Entomology, for all it focusses on these tiny creatures is a pamphlet about being in the world, about human relationships, imperfect and wonderful. It's about figuring that out, it's about learning to be alive.

I don't need to write poems any more. But I think I'd like to. I don't particularly want to write poems about pain. They'll come of course, because life will continue to bring pain. I'll lose people I love. I'll be hurt, disappointed, frightened sick. But not all the time. I can live a different kind of life and I want to write a different kind of poem. I want to write poems that say "Look! It's fucking amazing!" I think they might be the hardest poems of all.

Sunday, 20 April 2014

Why I've not been blogging

I've just realised it's been over a year since I made that last post - and it's been a year in which poetry has taken a back seat.
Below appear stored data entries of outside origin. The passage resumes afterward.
**src/rtl/pc_stack_ctrl_pkg.sv**
```systemverilog
// pc_stack_ctrl_pkg: shared state, fault-code and stack-op encodings for the PC/return-stack sequencer.
package pc_stack_ctrl_pkg;
    typedef enum logic [1:0] {ST_RUN, ST_STK, ST_FAULT} state_e;
    localparam logic [1:0] FC_NONE = 2'b00;
    localparam logic [1:0] FC_OVF  = 2'b01;
    localparam logic [1:0] FC_UNF  = 2'b10;
    localparam logic [1:0] FC_ILL  = 2'b11;
    localparam logic OP_PUSH = 1'b0;
    localparam logic OP_POP  = 1'b1;
endpackage

```
**src/rtl/pc_stack_ctrl.sv**
```systemverilog
// pc_stack_ctrl: owns the PC and turns CALL/RET/JUMP requests into push/pop strobes on the return stack.
module pc_stack_ctrl #(
    parameter int ADDR_W = 12,
    parameter int DEPTH  = 4
) (
    input  logic              clk,
    input  logic              reset,
    input  logic              stall,
    input  logic              call,
    input  logic              ret,
    input  logic              jump,
    input  logic [ADDR_W-1:0] target_addr,
    output logic [ADDR_W-1:0] pc,
    output logic              busy,
    output logic              stack_en,
    output logic              stack_push_pop,
    output logic [ADDR_W-1:0] stack_data_in,
    input  logic [ADDR_W-1:0] stack_data_out,
    output logic              fault,
    output logic [1:0]        fault_code
);
    import pc_stack_ctrl_pkg::*;

    localparam int DW = $clog2(DEPTH + 1);
    localparam logic [DW-1:0] DEPTH_MAX = DW'(DEPTH);

    state_e            state_q, state_d;
    logic [ADDR_W-1:0] pc_q, pc_d, din_q, din_d;
    logic [DW-1:0]     depth_q, depth_d;
    logic              busy_q, busy_d, en_q, en_d, pp_q, pp_d, fault_q, fault_d;
    logic [1:0]        code_q, code_d;

    always_comb begin
        state_d = state_q;
        pc_d    = pc_q;
        din_d   = din_q;
        depth_d = depth_q;
        busy_d  = busy_q;
        en_d    = 1'b0;
        pp_d    = pp_q;
        fault_d = fault_q;
        code_d  = code_q;
        case (state_q)
            ST_RUN: if (!stall) begin
                if (call && ret) begin
                    state_d = ST_FAULT;
                    busy_d  = 1'b1;
                    fault_d = 1'b1;
                    code_d  = FC_ILL;
                end else if (call) begin
                    if (depth_q == DEPTH_MAX) begin
                        state_d = ST_FAULT;
                        busy_d  = 1'b1;
                        fault_d = 1'b1;
                        code_d  = FC_OVF;
                    end else begin
                        state_d = ST_STK;
                        pc_d    = target_addr;
                        din_d   = pc_q + ADDR_W'(1);
                        en_d    = 1'b1;
                        pp_d    = OP_PUSH;
                        depth_d = depth_q + DW'(1);
                        busy_d  = 1'b1;
                    end
                end else if (ret) begin
                    if (depth_q == '0) begin
                        state_d = ST_FAULT;
                        busy_d  = 1'b1;
                        fault_d = 1'b1;
                        code_d  = FC_UNF;
                    end else begin
                        // Top-of-stack is combinational, so the return address is taken this cycle.
                        state_d = ST_STK;
                        pc_d    = stack_data_out;
                        en_d    = 1'b1;
                        pp_d    = OP_POP;
                        depth_d = depth_q - DW'(1);
                        busy_d  = 1'b1;
                    end
                end else begin
                    pc_d = jump ? target_addr : pc_q + ADDR_W'(1);
                end
            end
            ST_STK: begin
                state_d = ST_RUN;
                busy_d  = 1'b0;
            end
            default: ;
        endcase
    end

    always_ff @(posedge clk or negedge reset) begin
        if (!reset) begin
            state_q <= ST_RUN;
            pc_q    <= '0;
            din_q   <= '0;
            depth_q <= '0;
            busy_q  <= 1'b0;
            en_q    <= 1'b0;
            pp_q    <= OP_PUSH;
            fault_q <= 1'b0;
            code_q  <= FC_NONE;
        end else begin
            state_q <= state_d;
            pc_q    <= pc_d;
            din_q   <= din_d;
            depth_q <= depth_d;
            busy_q  <= busy_d;
            en_q    <= en_d;
            pp_q    <= pp_d;
            fault_q <= fault_d;
            code_q  <= code_d;
        end
    end

    assign pc             = pc_q;
    assign busy           = busy_q;
    assign stack_en       = en_q;
    assign stack_push_pop = pp_q;
    assign stack_data_in  = din_q;
    assign fault          = fault_q;
    assign fault_code     = code_q;
endmodule

```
Last week I was approved to foster young people. Because of a debacle with Barnardos (far too sordid to mention on here - but if you see me, do ask) it's taken over two years. During that time, apart from the hours of interviews leading to hundreds of pages worth of reports, I've stripped painted, polyfilled, carpetted, knocked down shelves, stripped, polyfilled and painted some more, upholstered, curtained and become the queen of the flat pack. I've learned to do all those things I've always assumed one needs a man for, and I've got triceps and biceps and whatever you call that muscle in the lower arm that look so sexy when it's well developed on a man.

Today I'm taking a break from knocking layers of cement, whitewash and lime off the outhouse that has been and will be an outside loo. Tomorrow I'm learning to point. But I'm getting a man in for the plumbing.

Then I'm painting it pink and orange, hanging mexican curtains and Frida Kahlo prints (that's right I'm having a Kahloo). Then I'm done.

Soon, there will be children staying here. Just at weekends and holidays at first. And in between I shall readdress myself to poetry.

It has become a strange thing to build things from words, to wrestle with things that don't hurt my shoulders, to wield a metaphorical chisel. There's a simplicity and reward to physical work that is rarely mirrored in poetry. It's so much easier to see what is made, because what is made surrounds you and is lived in, it exists in a place other than the mind of another.

And a job ends in a way a poem never does - at least it does if you are able to apply the principle of 'good enough' to your home, and I am.

In a few days I shall down my tools and pick up my pen. It does not fit snugly. I'd rather dig.